---------- RECORDED DATA

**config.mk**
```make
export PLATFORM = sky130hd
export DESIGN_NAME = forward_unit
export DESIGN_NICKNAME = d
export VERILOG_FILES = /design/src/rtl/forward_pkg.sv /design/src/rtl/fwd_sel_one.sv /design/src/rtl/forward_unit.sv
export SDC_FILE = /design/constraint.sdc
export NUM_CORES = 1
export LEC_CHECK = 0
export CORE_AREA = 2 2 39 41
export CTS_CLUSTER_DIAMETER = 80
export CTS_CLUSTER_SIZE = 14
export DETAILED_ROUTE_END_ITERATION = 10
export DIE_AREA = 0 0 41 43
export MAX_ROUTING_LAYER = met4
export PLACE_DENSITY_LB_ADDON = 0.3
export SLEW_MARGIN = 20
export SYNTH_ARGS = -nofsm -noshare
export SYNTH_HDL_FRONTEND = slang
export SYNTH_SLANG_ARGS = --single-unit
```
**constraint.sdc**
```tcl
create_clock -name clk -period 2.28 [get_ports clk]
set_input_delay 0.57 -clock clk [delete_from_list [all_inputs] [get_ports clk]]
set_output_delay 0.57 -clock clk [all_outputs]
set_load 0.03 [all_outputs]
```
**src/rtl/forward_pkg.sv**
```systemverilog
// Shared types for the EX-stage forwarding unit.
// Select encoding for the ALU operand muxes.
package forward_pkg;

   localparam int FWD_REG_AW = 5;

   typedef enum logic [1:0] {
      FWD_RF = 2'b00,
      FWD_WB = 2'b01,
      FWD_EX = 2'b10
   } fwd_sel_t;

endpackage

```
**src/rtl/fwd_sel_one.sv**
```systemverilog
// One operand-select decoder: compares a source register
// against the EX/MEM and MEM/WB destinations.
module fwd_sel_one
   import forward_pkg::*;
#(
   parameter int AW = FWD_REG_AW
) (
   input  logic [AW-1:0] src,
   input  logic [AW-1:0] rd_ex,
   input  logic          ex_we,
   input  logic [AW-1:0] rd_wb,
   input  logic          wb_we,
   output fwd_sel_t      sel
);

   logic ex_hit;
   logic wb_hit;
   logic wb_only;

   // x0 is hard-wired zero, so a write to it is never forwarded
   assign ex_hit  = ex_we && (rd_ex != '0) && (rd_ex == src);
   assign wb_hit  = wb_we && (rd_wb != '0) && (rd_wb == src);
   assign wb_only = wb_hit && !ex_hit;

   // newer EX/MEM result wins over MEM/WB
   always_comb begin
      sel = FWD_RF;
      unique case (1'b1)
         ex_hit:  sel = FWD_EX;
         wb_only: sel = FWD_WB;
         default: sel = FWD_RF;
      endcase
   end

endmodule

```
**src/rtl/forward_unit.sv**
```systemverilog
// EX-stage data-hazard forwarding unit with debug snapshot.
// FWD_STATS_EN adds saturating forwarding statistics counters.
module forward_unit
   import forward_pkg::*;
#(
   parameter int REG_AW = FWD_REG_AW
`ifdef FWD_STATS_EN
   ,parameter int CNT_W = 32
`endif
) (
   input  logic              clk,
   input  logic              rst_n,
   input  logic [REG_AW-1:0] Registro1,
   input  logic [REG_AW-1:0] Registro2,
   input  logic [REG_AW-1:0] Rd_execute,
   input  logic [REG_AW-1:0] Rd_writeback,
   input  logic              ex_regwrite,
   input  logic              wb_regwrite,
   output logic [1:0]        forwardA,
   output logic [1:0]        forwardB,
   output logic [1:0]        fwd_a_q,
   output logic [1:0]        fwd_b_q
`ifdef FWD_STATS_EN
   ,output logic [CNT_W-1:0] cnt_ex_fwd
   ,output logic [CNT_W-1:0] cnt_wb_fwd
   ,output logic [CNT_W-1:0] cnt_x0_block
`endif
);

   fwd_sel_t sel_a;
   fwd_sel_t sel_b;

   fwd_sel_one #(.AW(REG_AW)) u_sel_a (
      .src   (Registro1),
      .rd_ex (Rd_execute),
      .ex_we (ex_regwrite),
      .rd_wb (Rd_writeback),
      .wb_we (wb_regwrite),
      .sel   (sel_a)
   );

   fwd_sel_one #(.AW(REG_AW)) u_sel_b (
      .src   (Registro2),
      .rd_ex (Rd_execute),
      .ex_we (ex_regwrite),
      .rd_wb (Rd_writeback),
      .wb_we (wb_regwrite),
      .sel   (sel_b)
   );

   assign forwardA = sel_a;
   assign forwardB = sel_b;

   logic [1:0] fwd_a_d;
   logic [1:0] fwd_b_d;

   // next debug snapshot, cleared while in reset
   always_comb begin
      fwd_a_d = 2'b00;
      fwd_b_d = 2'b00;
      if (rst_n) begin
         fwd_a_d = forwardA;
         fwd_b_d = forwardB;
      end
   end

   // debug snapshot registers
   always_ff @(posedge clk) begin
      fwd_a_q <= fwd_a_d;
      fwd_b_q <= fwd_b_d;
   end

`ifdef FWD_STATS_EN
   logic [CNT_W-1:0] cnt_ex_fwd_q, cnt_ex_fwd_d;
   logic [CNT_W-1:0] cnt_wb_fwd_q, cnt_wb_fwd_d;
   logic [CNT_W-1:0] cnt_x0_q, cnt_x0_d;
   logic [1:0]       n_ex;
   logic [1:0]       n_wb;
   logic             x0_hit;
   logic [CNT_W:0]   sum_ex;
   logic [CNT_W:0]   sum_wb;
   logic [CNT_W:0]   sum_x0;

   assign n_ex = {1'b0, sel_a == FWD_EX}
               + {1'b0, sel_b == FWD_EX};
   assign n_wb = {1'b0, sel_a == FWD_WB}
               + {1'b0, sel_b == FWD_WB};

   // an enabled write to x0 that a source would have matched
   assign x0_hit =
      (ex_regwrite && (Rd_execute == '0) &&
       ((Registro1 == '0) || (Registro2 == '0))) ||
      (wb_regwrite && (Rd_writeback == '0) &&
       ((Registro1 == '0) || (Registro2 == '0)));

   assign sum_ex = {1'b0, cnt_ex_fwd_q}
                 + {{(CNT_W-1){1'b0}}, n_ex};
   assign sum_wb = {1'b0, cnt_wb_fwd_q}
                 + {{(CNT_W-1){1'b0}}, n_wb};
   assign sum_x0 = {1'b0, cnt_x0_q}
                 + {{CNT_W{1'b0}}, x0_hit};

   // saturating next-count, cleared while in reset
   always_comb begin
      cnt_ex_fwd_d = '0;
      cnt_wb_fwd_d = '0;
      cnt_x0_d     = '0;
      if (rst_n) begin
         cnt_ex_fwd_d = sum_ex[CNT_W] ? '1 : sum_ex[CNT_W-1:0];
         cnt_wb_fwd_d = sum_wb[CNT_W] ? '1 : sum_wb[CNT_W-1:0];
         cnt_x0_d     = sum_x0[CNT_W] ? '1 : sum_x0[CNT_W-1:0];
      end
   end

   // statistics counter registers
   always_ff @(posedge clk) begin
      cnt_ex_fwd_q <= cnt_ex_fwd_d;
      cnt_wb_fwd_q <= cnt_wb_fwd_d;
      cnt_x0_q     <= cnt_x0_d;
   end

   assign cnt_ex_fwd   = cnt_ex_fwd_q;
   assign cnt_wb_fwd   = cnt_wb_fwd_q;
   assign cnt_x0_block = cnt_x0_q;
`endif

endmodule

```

--------------------

• _PROBLEM STATEMENT_
Line by line, retype all of the entries.

• _THE COMPLETED TASK_
**config.mk**
```make
export PLATFORM = sky130hd
export DESIGN_NAME = forward_unit
export DESIGN_NICKNAME = d
export VERILOG_FILES = /design/src/rtl/forward_pkg.sv /design/src/rtl/fwd_sel_one.sv /design/src/rtl/forward_unit.sv
export SDC_FILE = /design/constraint.sdc
export NUM_CORES = 1
export LEC_CHECK = 0
export CORE_AREA = 2 2 39 41
export CTS_CLUSTER_DIAMETER = 80
export CTS_CLUSTER_SIZE = 14
export DETAILED_ROUTE_END_ITERATION = 10
export DIE_AREA = 0 0 41 43
export MAX_ROUTING_LAYER = met4
export PLACE_DENSITY_LB_ADDON = 0.3
export SLEW_MARGIN = 20
export SYNTH_ARGS = -nofsm -noshare
export SYNTH_HDL_FRONTEND = slang
export SYNTH_SLANG_ARGS = --single-unit
```
**constraint.sdc**
```tcl
create_clock -name clk -period 2.28 [get_ports clk]
set_input_delay 0.57 -clock clk [delete_from_list [all_inputs] [get_ports clk]]
set_output_delay 0.57 -clock clk [all_outputs]
set_load 0.03 [all_outputs]
```
**src/rtl/forward_pkg.sv**
```systemverilog
// Shared types for the EX-stage forwarding unit.
// Select encoding for the ALU operand muxes.
package forward_pkg;

   localparam int FWD_REG_AW = 5;

   typedef enum logic [1:0] {
      FWD_RF = 2'b00,
      FWD_WB = 2'b01,
      FWD_EX = 2'b10
   } fwd_sel_t;

endpackage

```
**src/rtl/fwd_sel_one.sv**
```systemverilog
// One operand-select decoder: compares a source register
// against the EX/MEM and MEM/WB destinations.
module fwd_sel_one
   import forward_pkg::*;
#(
   parameter int AW = FWD_REG_AW
) (
   input  logic [AW-1:0] src,
   input  logic [AW-1:0] rd_ex,
   input  logic          ex_we,
   input  logic [AW-1:0] rd_wb,
   input  logic          wb_we,
   output fwd_sel_t      sel
);

   logic ex_hit;
   logic wb_hit;
   logic wb_only;

   // x0 is hard-wired zero, so a write to it is never forwarded
   assign ex_hit  = ex_we && (rd_ex != '0) && (rd_ex == src);
   assign wb_hit  = wb_we && (rd_wb != '0) && (rd_wb == src);
   assign wb_only = wb_hit && !ex_hit;

   // newer EX/MEM result wins over MEM/WB
   always_comb begin
      sel = FWD_RF;
      unique case (1'b1)
         ex_hit:  sel = FWD_EX;
         wb_only: sel = FWD_WB;
         default: sel = FWD_RF;
      endcase
   end

endmodule

```
**src/rtl/forward_unit.sv**
```systemverilog
// EX-stage data-hazard forwarding unit with debug snapshot.
// FWD_STATS_EN adds saturating forwarding statistics counters.
module forward_unit
   import forward_pkg::*;
#(
   parameter int REG_AW = FWD_REG_AW
`ifdef FWD_STATS_EN
   ,parameter int CNT_W = 32
`endif
) (
   input  logic              clk,
   input  logic              rst_n,
   input  logic [REG_AW-1:0] Registro1,
   input  logic [REG_AW-1:0] Registro2,
   input  logic [REG_AW-1:0] Rd_execute,
   input  logic [REG_AW-1:0] Rd_writeback,
   input  logic              ex_regwrite,
   input  logic              wb_regwrite,
   output logic [1:0]        forwardA,
   output logic [1:0]        forwardB,
   output logic [1:0]        fwd_a_q,
   output logic [1:0]        fwd_b_q
`ifdef FWD_STATS_EN
   ,output logic [CNT_W-1:0] cnt_ex_fwd
   ,output logic [CNT_W-1:0] cnt_wb_fwd
   ,output logic [CNT_W-1:0] cnt_x0_block
`endif
);

   fwd_sel_t sel_a;
   fwd_sel_t sel_b;

   fwd_sel_one #(.AW(REG_AW)) u_sel_a (
      .src   (Registro1),
      .rd_ex (Rd_execute),
      .ex_we (ex_regwrite),
      .rd_wb (Rd_writeback),
      .wb_we (wb_regwrite),
      .sel   (sel_a)
   );

   fwd_sel_one #(.AW(REG_AW)) u_sel_b (
      .src   (Registro2),
      .rd_ex (Rd_execute),
      .ex_we (ex_regwrite),
      .rd_wb (Rd_writeback),
      .wb_we (wb_regwrite),
      .sel   (sel_b)
   );

   assign forwardA = sel_a;
   assign forwardB = sel_b;

   logic [1:0] fwd_a_d;
   logic [1:0] fwd_b_d;

   // next debug snapshot, cleared while in reset
   always_comb begin
      fwd_a_d = 2'b00;
      fwd_b_d = 2'b00;
      if (rst_n) begin
         fwd_a_d = forwardA;
         fwd_b_d = forwardB;
      end
   end

   // debug snapshot registers
   always_ff @(posedge clk) begin
      fwd_a_q <= fwd_a_d;
      fwd_b_q <= fwd_b_d;
   end

`ifdef FWD_STATS_EN
   logic [CNT_W-1:0] cnt_ex_fwd_q, cnt_ex_fwd_d;
   logic [CNT_W-1:0] cnt_wb_fwd_q, cnt_wb_fwd_d;
   logic [CNT_W-1:0] cnt_x0_q, cnt_x0_d;
   logic [1:0]       n_ex;
   logic [1:0]       n_wb;
   logic             x0_hit;
   logic [CNT_W:0]   sum_ex;
   logic [CNT_W:0]   sum_wb;
   logic [CNT_W:0]   sum_x0;

   assign n_ex = {1'b0, sel_a == FWD_EX}
               + {1'b0, sel_b == FWD_EX};
   assign n_wb = {1'b0, sel_a == FWD_WB}
               + {1'b0, sel_b == FWD_WB};

   // an enabled write to x0 that a source would have matched
   assign x0_hit =
      (ex_regwrite && (Rd_execute == '0) &&
       ((Registro1 == '0) || (Registro2 == '0))) ||
      (wb_regwrite && (Rd_writeback == '0) &&
       ((Registro1 == '0) || (Registro2 == '0)));

   assign sum_ex = {1'b0, cnt_ex_fwd_q}
                 + {{(CNT_W-1){1'b0}}, n_ex};
   assign sum_wb = {1'b0, cnt_wb_fwd_q}
                 + {{(CNT_W-1){1'b0}}, n_wb};
   assign sum_x0 = {1'b0, cnt_x0_q}
                 + {{CNT_W{1'b0}}, x0_hit};

   // saturating next-count, cleared while in reset
   always_comb begin
      cnt_ex_fwd_d = '0;
      cnt_wb_fwd_d = '0;
      cnt_x0_d     = '0;
      if (rst_n) begin
         cnt_ex_fwd_d = sum_ex[CNT_W] ? '1 : sum_ex[CNT_W-1:0];
         cnt_wb_fwd_d = sum_wb[CNT_W] ? '1 : sum_wb[CNT_W-1:0];
         cnt_x0_d     = sum_x0[CNT_W] ? '1 : sum_x0[CNT_W-1:0];
      end
   end

   // statistics counter registers
   always_ff @(posedge clk) begin
      cnt_ex_fwd_q <= cnt_ex_fwd_d;
      cnt_wb_fwd_q <= cnt_wb_fwd_d;
      cnt_x0_q     <= cnt_x0_d;
   end

   assign cnt_ex_fwd   = cnt_ex_fwd_q;
   assign cnt_wb_fwd   = cnt_wb_fwd_q;
   assign cnt_x0_block = cnt_x0_q;
`endif

endmodule

```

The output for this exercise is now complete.